Dabei betont er einen „gespaltenen Habitus“ in der Bearbeitung von „Gegensätzen“, die zu einem „eigenen Stil“ der empirisch-soziologischen Forschung geführt hätten. So scheint der Zirkel einer Objektivierung der kontingenten Dispositionen des Forschers geschlossen. Angesichts des Anspruchs auf „Selbstreflexivität“ ist Bourdieus „Wissenschaft der
Wissenschaft“ (Science de la science) jedoch schwerlich in einer Polarisierung von Soziologie und Philosophie unterzubringen, zumal dem die interdisziplinären Überschneidungen im französischen Hochschulsystem entgegenstehen.

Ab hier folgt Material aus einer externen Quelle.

`src/rtl/alu_cmd_sequencer.sv`:
```
// Multi-cycle command front-end for a combinational ALU: 8-entry register
// file, operand issue with programmable settle time, write-back and response.
module alu_cmd_sequencer #(
   parameter int WIDTH   = 32,
   parameter int ALU_LAT = 1
) (
   input  logic             clk,
   input  logic             rst_n,
   input  logic             cmd_valid,
   output logic             cmd_ready,
   input  logic [3:0]       cmd_sel,
   input  logic             cmd_wr_imm,
   input  logic             cmd_use_carry,
   input  logic [2:0]       cmd_rd,
   input  logic [2:0]       cmd_rs1,
   input  logic [2:0]       cmd_rs2,
   input  logic [WIDTH-1:0] cmd_imm,
   output logic [WIDTH-1:0] alu_a,
   output logic [WIDTH-1:0] alu_b,
   output logic [3:0]       alu_sel,
   output logic             alu_cin,
   input  logic [WIDTH-1:0] alu_y,
   input  logic             alu_cout,
   input  logic             alu_neg,
   input  logic             alu_zero,
   input  logic             alu_ovf,
   output logic             rsp_valid,
   input  logic             rsp_ready,
   output logic [WIDTH-1:0] rsp_data,
   output logic [3:0]       rsp_flags
);

   typedef enum logic [1:0] {
      IDLE,
      ISSUE,
      RESP
   } state_t;

   localparam logic [3:0] CNT_LOAD = 4'(ALU_LAT - 1);

   state_t           state;
   state_t           state_nxt;
   logic [3:0]       cnt;
   logic [2:0]       rd_q;
   logic [3:0]       flags;
   logic [WIDTH-1:0] rf [8];
   logic [WIDTH-1:0] rs1_val;
   logic [WIDTH-1:0] rs2_val;
   logic             accept;
   logic             done;
   logic             wr_en;
   logic [2:0]       wr_idx;
   logic [WIDTH-1:0] wr_data;

   always_ff @(posedge clk) begin
      if (!rst_n) state <= IDLE;
      else        state <= state_nxt;
   end

   always_comb begin
      state_nxt = state;
      cmd_ready = 1'b0;
      rsp_valid = 1'b0;
      accept    = 1'b0;
      done      = 1'b0;
      unique case (state)
         IDLE: begin
            cmd_ready = 1'b1;
            accept    = cmd_valid;
            if (cmd_valid) state_nxt = cmd_wr_imm ? RESP : ISSUE;
         end
         ISSUE: begin
            done = (cnt == 4'd0);
            if (done) state_nxt = RESP;
         end
         RESP: begin
            rsp_valid = 1'b1;
            if (rsp_ready) state_nxt = IDLE;
         end
         default: state_nxt = IDLE;
      endcase
   end

   // r0 is hard-wired to zero on the read side; its storage is never written
   assign rs1_val = (cmd_rs1 == 3'd0) ? '0 : rf[cmd_rs1];
   assign rs2_val = (cmd_rs2 == 3'd0) ? '0 : rf[cmd_rs2];

   always_comb begin
      wr_en   = 1'b0;
      wr_idx  = cmd_rd;
      wr_data = cmd_imm;
      if (accept && cmd_wr_imm) begin
         wr_en = (cmd_rd != 3'd0);
      end else if (done) begin
         wr_en   = (rd_q != 3'd0);
         wr_idx  = rd_q;
         wr_data = alu_y;
      end
   end

   always_ff @(posedge clk) begin
      if (!rst_n) begin
         for (int i = 0; i < 8; i++) rf[i] <= '0;
      end else if (wr_en) begin
         rf[wr_idx] <= wr_data;
      end
   end

   always_ff @(posedge clk) begin
      if (!rst_n) begin
         alu_a     <= '0;
         alu_b     <= '0;
         alu_sel   <= '0;
         alu_cin   <= 1'b0;
         rd_q      <= '0;
         cnt       <= '0;
         flags     <= '0;
         rsp_data  <= '0;
         rsp_flags <= '0;
      end else begin
         if (accept && cmd_wr_imm) begin
            rsp_data  <= cmd_imm;
            rsp_flags <= flags;
         end else if (accept) begin
            alu_a   <= rs1_val;
            alu_b   <= rs2_val;
            alu_sel <= cmd_sel;
            alu_cin <= cmd_use_carry & flags[3];
            rd_q    <= cmd_rd;
            cnt     <= CNT_LOAD;
         end
         if (state == ISSUE && !done) cnt <= cnt - 4'd1;
         if (done) begin
            flags     <= {alu_cout, alu_neg, alu_zero, alu_ovf};
            rsp_data  <= alu_y;
            rsp_flags <= {alu_cout, alu_neg, alu_zero, alu_ovf};
         end
      end
   end

endmodule

```
`config.mk`:
```
export PLATFORM = sky130hd
export DESIGN_NAME = alu_cmd_sequencer
export DESIGN_NICKNAME = d
export VERILOG_FILES = /design/src/rtl/alu_cmd_sequencer.sv
export SDC_FILE = /design/constraint.sdc
export NUM_CORES = 1
export LEC_CHECK = 0
export ABC_AREA = 1
export BUFFER_PORTS_ARGS = -buffer_cell sky130_fd_sc_hd__buf_2
export CORE_ASPECT_RATIO = 1.75
export CORE_UTILIZATION = 50
export CTS_BUF_LIST = sky130_fd_sc_hd__clkbuf_8 sky130_fd_sc_hd__clkbuf_16
export DETAILED_ROUTE_END_ITERATION = 6
export GPL_TIMING_DRIVEN = 0
export PLACE_DENSITY = 0.69
export SKIP_CTS_REPAIR_TIMING = 1
export SLEW_MARGIN = 20
export SYNTH_ARGS = -nofsm -noshare
export SYNTH_HDL_FRONTEND = slang
export SYNTH_SLANG_ARGS = --single-unit
```
`constraint.sdc`:
```
create_clock -name clk -period 10.4 [get_ports clk]
set_input_delay 2.08 -clock clk [delete_from_list [all_inputs] [get_ports clk]]
set_output_delay 2.08 -clock clk [all_outputs]
set_load 0.05 [all_outputs]
```
==> results of run 1 <==
==> worst max-delay path, stage by stage <==
cell	delay [ns]
clkbuf_1	0.62
inv_1	0.15
nor2_2	0.19
nand3_2	0.27
buf_2	0.33
o21ai_4	0.68
buf_16	0.24
==> state kept, by name (all words and copies together), names as in the netlist <==
signal and flops:
rf 224, alu_a 32, alu_b 32, rsp_data 32, alu_sel 4, cnt 4, flags 4, rsp_flags 4
rd_q 3, state 2, alu_cin 1
==> cell families after synthesis <==
logic type / Yosys count / share of synthesized area
simple gates: 1104 / 0.311
buf+inv: 372 / 0.0897
fa+ha+maj: 1 / 0.000693
flops: 342 / 0.503
compound gates: 337 / 0.0952
==> report_power, final <==
part           switching [uW]  internal, uW  total (uW)
Clock                     543           753        1300
Sequential               37.7          1520        1550
Combinational             502           147         648
Total                    1080          2420        3500
==> path summary, 6_finish.rpt <==
path | startpoint | to | slack, ns
hold / removal | cnt[0] | cnt[0] | 0.46
hold reg to reg | cnt[0] | cnt[0] | 0.46
setup / recovery | rst_n | rf[5][11] | 6.02
setup reg to reg | cnt[0] | rf[5][11] | 7.43
==> placed cells by master, fill, tap and decap left out, types with 32 or more instances in the layout <==
cell type | synthesis | final
a21oi_1 | 145 | 145
buf_2 | 53 | 241
clkbuf_1 | 70 | 70
clkbuf_16 | 0 | 38
dfxtp_1 | 118 | 118
edfxtp_1 | 224 | 224
inv_1 | 171 | 180
inv_2 | 32 | 32
nand2_1 | 506 | 506
nand3_1 | 193 | 193
nor2_1 | 135 | 135
nor3_1 | 64 | 64
nor3_2 | 160 | 160
o21ai_0 | 174 | 167
==> per-layer routing <==
metal	part of all wire	global-route usage
met5	0	0
met4	0.10	0.364
met3	0.080	0.0474
met2	0.49	0.644
met1	0.32	0.394
==> stage by stage <==
step           utilization  instance area [um^2]  hold slack (ns)  total power, uW
2_1_floorplan            -                 18100            0.422             1980
3_3_place_gp         0.553                 19600            0.436             2190
3_5_place_dp         0.561                 19900            0.450             2210
4_1_cts              0.594                 21000            0.457             3470
5_1_grt              0.594                 21000            0.480             3570
6_report             0.594                 21000            0.457             3500
==> layout make-up <==
type                            instances  area (um^2)  area share
Clock buffer                           41          992      0.0472
Multi-Input combinational cell       1442         7430       0.353
Clock inverter                         21          168     0.00797
Timing Repair Buffer                  197         1160      0.0553
Tap cell                              465          582      0.0277
Inverter                              204          766      0.0364
Buffer                                168          855      0.0406
Sequential cell                       342         9090       0.432
==> run_results.csv, run 1 <==
group,metric,value,unit
yosys,mappedNetlistNets,2244,
setup_path,crit_path_start_kind,"input pin",
timing,drv_slew,0,
outcome,status,"finished clean",
global_route,grt.total_usage,0.375,
job,cap_violations,0,
setup_path,reg2reg_depth,11,
yosys,yosys-top-cells-area,"edfxtp_1 37%, dfxtp_1 13%, nand2_1 11%, nor3_2 8.9%, nand3_1 5.3%",
place,dp_hpwl,49500,um
hold_path,hold_depth,1,
yosys,synth.most_common_cell,"nand2_1",
clock_tree,cts_max_level,2,
place,post-place-ws,5.60,ns
die,io_pins,194,
global_route,antenna_found_initial,0,
yosys,ys.flop_type,"edfxtp_1",
yosys,yosys-top-cells-count,"506 x nand2_1, 224 x edfxtp_1, 193 x nand3_1, 174 x o21ai_0, 171 x inv_1",
cells_and_area,final_nets,2477,
die,dieWidth,146,um
timing,max_freq,0.229,GHz
timing,hold_viol_final,0,
yosys,ys_warn_count,0,
cells_and_area,nFillCells,3147,
detailed_routing,first_pass_iters,6,
yosys,synth-seq-cells,342,
die,start_util,0.510,
yosys,netlist_area,0.0181,mm^2
yosys,postSynthAreaPerCell,8.37,um^2
clock_tree,clk_path_buf_depth,3,
detailed_routing,avgRoutedWirePerCell,24.0,um
clock_tree,worstSkewPairLatency,0.54,ns
cells_and_area,final_cells,2880,
yosys,yosysTopAreaCell,"edfxtp_1",
yosys,yosysSeqAreaShare,0.503,
clock_tree,clkTransAtPathRegs,0.06,ns
timing,final.period_utilization,0.421,
timing,skew,0.0257,ns
timing,worst_pin_slew,0.958,ns
timing,setup_violations,0,
setup_path,crit_arrival,4.61,ns
die,die_h,253,um
detailed_routing,route.detailed.drc,0,
yosys,synth_edf_count,224,
yosys,synth_top_area_frac,0.373,
power,powerDensity,166,mW/mm^2
global_route,grt_pass1_wl,101000,um
hold_path,hold_class,"reg -> reg",
setup_path,required,10.63,ns
detailed_routing,drt_iter0_markers,1986,
setup_path,critPathKind,"in -> reg",
detailed_routing,num_vias,17000,
setup_path,endpoint_kind,"register",
yosys,ys_types,30,
timing,maxSlewHeadroom,0.361,
clock_tree,cts_buffers,34,
timing,finalWorstSetupSlack,6.02,ns
place,dp_cells,2818,
global_route,grt_pass1_vias,16700,
timing,tns,0,ns
timing,rsz0062_at_grt,"no",
die,die_area,0.0369,mm^2
global_route,grt_start_max_net_pins,27,
clock_tree,clkSinkCount,342,
clock_tree,cts-root-buf,"clkbuf_16",
place,port_buffers,188,
cells_and_area,areaGrowthSynthToFinish,16.5,%
cells_and_area,num_antenna_cells,0,
yosys,syn_inst,2156,
detailed_routing,routed_wl,69100,um
yosys,async_flop_share,0,
cells_and_area,layout-drive-gt1-share,0.236,
die,row_count,91,
global_route,globalRouteOverflowTotal,0,
timing,fin_crit,4.38,ns
power,power.leakage,0.00862,uW
place,gp_congestion,1.01,
clock_tree,cts_tree,"done",
detailed_routing,ant_nets,0,
die,core,0.0354,mm^2
setup_path,path_max_fanout,18,
power,ir_drop,0.104,mV
detailed_routing,routed_via_density,5.89,
Power figures use the tool's default switching activity.
==> run 2, diff against run 1 <==
- ABC_AREA: 1 -> 0
- PLACE_DENSITY: 0.69 -> 0.72
- clock period: 10.4 -> 4 ns (I/O delays scaled with it)
==> run_results.csv, run 2 <==
group,metric,value,unit
outcome,status,"finished clean",
timing,final.period_utilization,0.797,
cells_and_area,post-route-util,0.599,
die,dieWidth,142,um
cells_and_area,largest_reg_flops,224,
place,dp_hpwl,46800,um
detailed_routing,routed_wl,68900,um
timing,max_freq,0.314,GHz
die,die_area,0.0352,mm^2
clock_tree,cts-root-buf,"clkbuf_16",
timing,maxSlewHeadroom,0.232,
yosys,synth_top_family_by_area,"compound AO/OA/AOI/OAI gates",
yosys,async_flop_share,0,
yosys,syn_inst,1438,
timing,setup_violations,0,
setup_path,crit_path_start_kind,"register",
place,gp_congestion,0.975,
timing,fin_crit,3.19,ns
setup_path,endpoint_kind,"register",
hold_path,hold_start,"alu_sel[1]",
detailed_routing,num_vias,15900,
global_route,antenna_found_initial,4,
setup_path,critPathKind,"reg -> reg",
clock_tree,cts_max_level,1,
yosys,yosys-top-cells-area,"edfxtp_1 39%, dfxtp_1 14%, a22oi_1 9.7%, mux2i_1 5.6%, mux4_2 4.5%",
timing,tns,0,ns
yosys,ys.flop_type,"edfxtp_1",
setup_path,critPathBufInv,7,
die,row_count,89,
power,powerDensity,449,mW/mm^2
detailed_routing,avgRoutedWirePerCell,31.7,um
setup_path,required,4.30,ns
setup_path,crit_end,"rf[4][14]",
yosys,yosysSeqAreaShare,0.528,
setup_path,crit_path_start,"state[0]",
yosys,ys_types,53,
power,power.leakage,0.00774,uW
global_route,grt.total_usage,0.392,
timing,skew,0.0257,ns
clock_tree,clkTransAtPathRegs,0.07,ns
setup_path,path_common_cell,"buf_4",
yosys,synth_mux_area_frac,0.122,
setup_path,reg2reg_depth,10,
detailed_routing,route.detailed.drc,0,
setup_path,rrSetupSlack,0.81,ns
cells_and_area,nFillCells,2765,
timing,drv_slew,0,
setup_path,cp_slowest_cell,"buf_2",
yosys,synth.most_common_cell,"edfxtp_1",
cells_and_area,top_register,"rf",
global_route,grt_start_max_net_pins,21,
global_route,grt_pass1_vias,16000,
clock_tree,cts_tree,"done",
yosys,synth_fa_ha_area_frac,0.000727,
setup_path,path_depth,10,
yosys,yosysTopAreaCell,"edfxtp_1",
setup_path,crit_arrival,3.48,ns
yosys,postSynthAreaPerCell,12.0,um^2
setup_path,path_max_fanout,10,
setup_path,rr_startpoint,"state[0]",
setup_path,worstPathCellList,"buf_2, nor4bb_1, buf_2, buf_4, nand4b_1, buf_2, o211ai_1, buf_4, buf_4, buf_4",
timing,rsz0062_at_grt,"no",
place,dp_cells,2111,
detailed_routing,first_pass_iters,7,
setup_path,reg2reg_to,"rf[4][14]",
power,finalPower,9080,uW
detailed_routing,ant_nets,0,
yosys,synth-xor-area-share,0,
yosys,synth_top_area_frac,0.391,
setup_path,slowest_delay,0.36,ns
cells_and_area,areaGrowthSynthToFinish,17.6,%
power,ir_drop,0.329,mV
die,die_h,247,um
global_route,grt_pass1_wl,98900,um
timing,hold_viol_final,0,
yosys,synth_simple_gate_area_frac,0.0444,
yosys,netlist_area,0.0172,mm^2
detailed_routing,routed_via_density,7.34,
job,cap_violations,0,
clock_tree,worstSkewPairLatency,0.60,ns
global_route,globalRouteOverflowTotal,0,
yosys,mappedNetlistNets,1526,
cells_and_area,final_cells,2172,
yosys,ys_warn_count,0,
detailed_routing,drt_iter0_markers,2361,
die,core,0.0337,mm^2
yosys,synth-compound-area-share,0.261,
clock_tree,clkSinkCount,342,
clock_tree,clk_path_buf_depth,3,
cells_and_area,final_common_cell,"buf_2",
place,port_buffers,187,
clock_tree,cts_buffers,31,
timing,worst_pin_slew,1.15,ns
setup_path,critical_path.top_delay_family,"buffers and inverters",
yosys,synth_edf_count,224,
die,io_pins,194,
cells_and_area,layout-drive-gt1-share,0.247,
hold_path,hold_class,"reg -> reg",
cells_and_area,final_nets,1777,
cells_and_area,layout_common_cells,"230 x buf_2, 224 x edfxtp_1, 222 x a22oi_1",
yosys,yosys-top-cells-count,"224 x edfxtp_1, 222 x a22oi_1, 118 x dfxtp_1, 108 x clkbuf_1, 96 x mux2i_1",
yosys,synth-seq-cells,342,
die,start_util,0.510,
run 2: cell types whose count changed after synthesis, sizes merged, moves of 62 or more:
cell,delta
a21oi,-97
nor3,-219
nor2,-137
a22oi,+222
nand2,-457
o21ai,-79
nand3,-150
mux2i,+96
a31oi,+62
inv,-198
run 2: worst register-to-register path: stages (launching register included):
cell	delay, ns
dfxtp_1	0.31
buf_2	0.18
nor4bb_1	0.27
buf_2	0.27
buf_4	0.25
nand4b_1	0.33
buf_2	0.36
o211ai_1	0.24
buf_4	0.26
buf_4	0.21
buf_4	0.22
run 2: logic make-up (layout without fill, tap and decap cells):
| kind of cell | count (synthesis) | after routing |
|---|---|---|
| compound gates | 610 | 610 |
| fa+ha+maj | 1 | 1 |
| buf+inv | 176 | 451 |
| flops | 342 | 342 |
| mux | 163 | 163 |
| other cells | 0 | 4 |
| simple gates | 146 | 146 |
run 2: worst min-delay path by stage:
stage / cells after the start / slack (ns) / to
after detailed placement: 2 / 0.44 / alu_sel[1]
after CTS: 3 / 0.45 / alu_sel[2]
after floorplan: 2 / 0.45 / flags[0]
after global routing: 3 / 0.47 / alu_sel[2]
after global placement: 2 / 0.44 / alu_cin
final: 2 / 0.45 / alu_sel[1]
run 2: final cells by class:
type	instances	area, um^2	area share
inverter	5	18.8	0.000928
antenna	4	10.0	0.000495
sequential	342	9090	0.450
tap	455	569	0.0282
timing repair buffer	218	1210	0.0599
clock buffer	34	817	0.0404
buffer	171	733	0.0363
clock inverter	23	363	0.0179
multi-input combinational	920	7410	0.366
run 2: metal layers:
metal  wire, um  vias up  global-route usage  part of all wire
met5          0        -             0.00427                 0
met4       6790        0               0.340             0.098
met3       8260      481              0.0943              0.12
met2      32600     1487               0.644              0.47
met1      21300     7569               0.422              0.31
li1           -     6412                   -                 -
run 2: through the flow:
step                area, um^2  setup WS, ns  hold WS [ns]
floorplan                17200        -0.143         0.454
global route             20200         0.766         0.467
finish                   20200         0.813         0.453
global placement         18700         -2.87         0.441
CTS                      20200         0.940         0.452
detailed placement       19000         0.533         0.445
run 2: power breakdown:
| group | leakage (uW) | internal (uW) | total (uW) | switching (uW) |
|---|---|---|---|---|
| combinational | 0.00388 | 417 | 1500 | 1080 |
| clock | 0.000589 | 2110 | 3490 | 1380 |
| sequential | 0.00327 | 3960 | 4090 | 131 |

Es ist nicht überraschend, dass eine längere Textpassage auf „Ähnlichkeiten“ mit den Arbeiten Foucaults und deren Verhältnisbestimmungen von
Macht- und Diskurspraktiken Bezug nimmt. Bourdieu schreibt über Verwandtschaften „im Bereich der Forschungen ebenso wie im Hinblick auf die
Art des, im weiteren Sinne, politischen Handelns“. Ungeachtet einer „großen Nähe“ und „Solidarität“ blieb Foucault für Bourdieu – wie groß die
Distanz innerhalb der akademischen Institution sein mochte – doch stets im
philosophischen Feld gegenwärtig. Er grenzt seine eher „kollektiven Unternehmen“ gegenüber Foucaults „einsamer“ Arbeit ab, „die den Erwartungen
der künstlerischen und literarischen Welt“ sehr viel mehr entgegengekommen sei.
Aufschlussreich hinsichtlich der Position einer „Selbstreflexivität“ dürfte ein
Vergleich mit Luhmanns systemtheoretischer Soziologie sein, vor allem mit
der „Wissenschaft der Gesellschaft“ (1992). Die hier tragende Konstruktion
einer Beobachtung der gesellschaftlich eingebundenen Beobachtung und
Beschreibung setzt auf die stufenweise Erzeugung von Unterscheidungen
von Unterscheidungshinsichten, die so als die ‚eigenen’ entparadoxiert wer-
den sollen mit dem Ziel einer „Komplexitätsreduktion“. Demgegenüber besteht Bourdieu auf einer „Implizierung“ des Forschers selber, der habituell
und von den Dispositionen her in den „sozialen Raum“ eingebunden sei.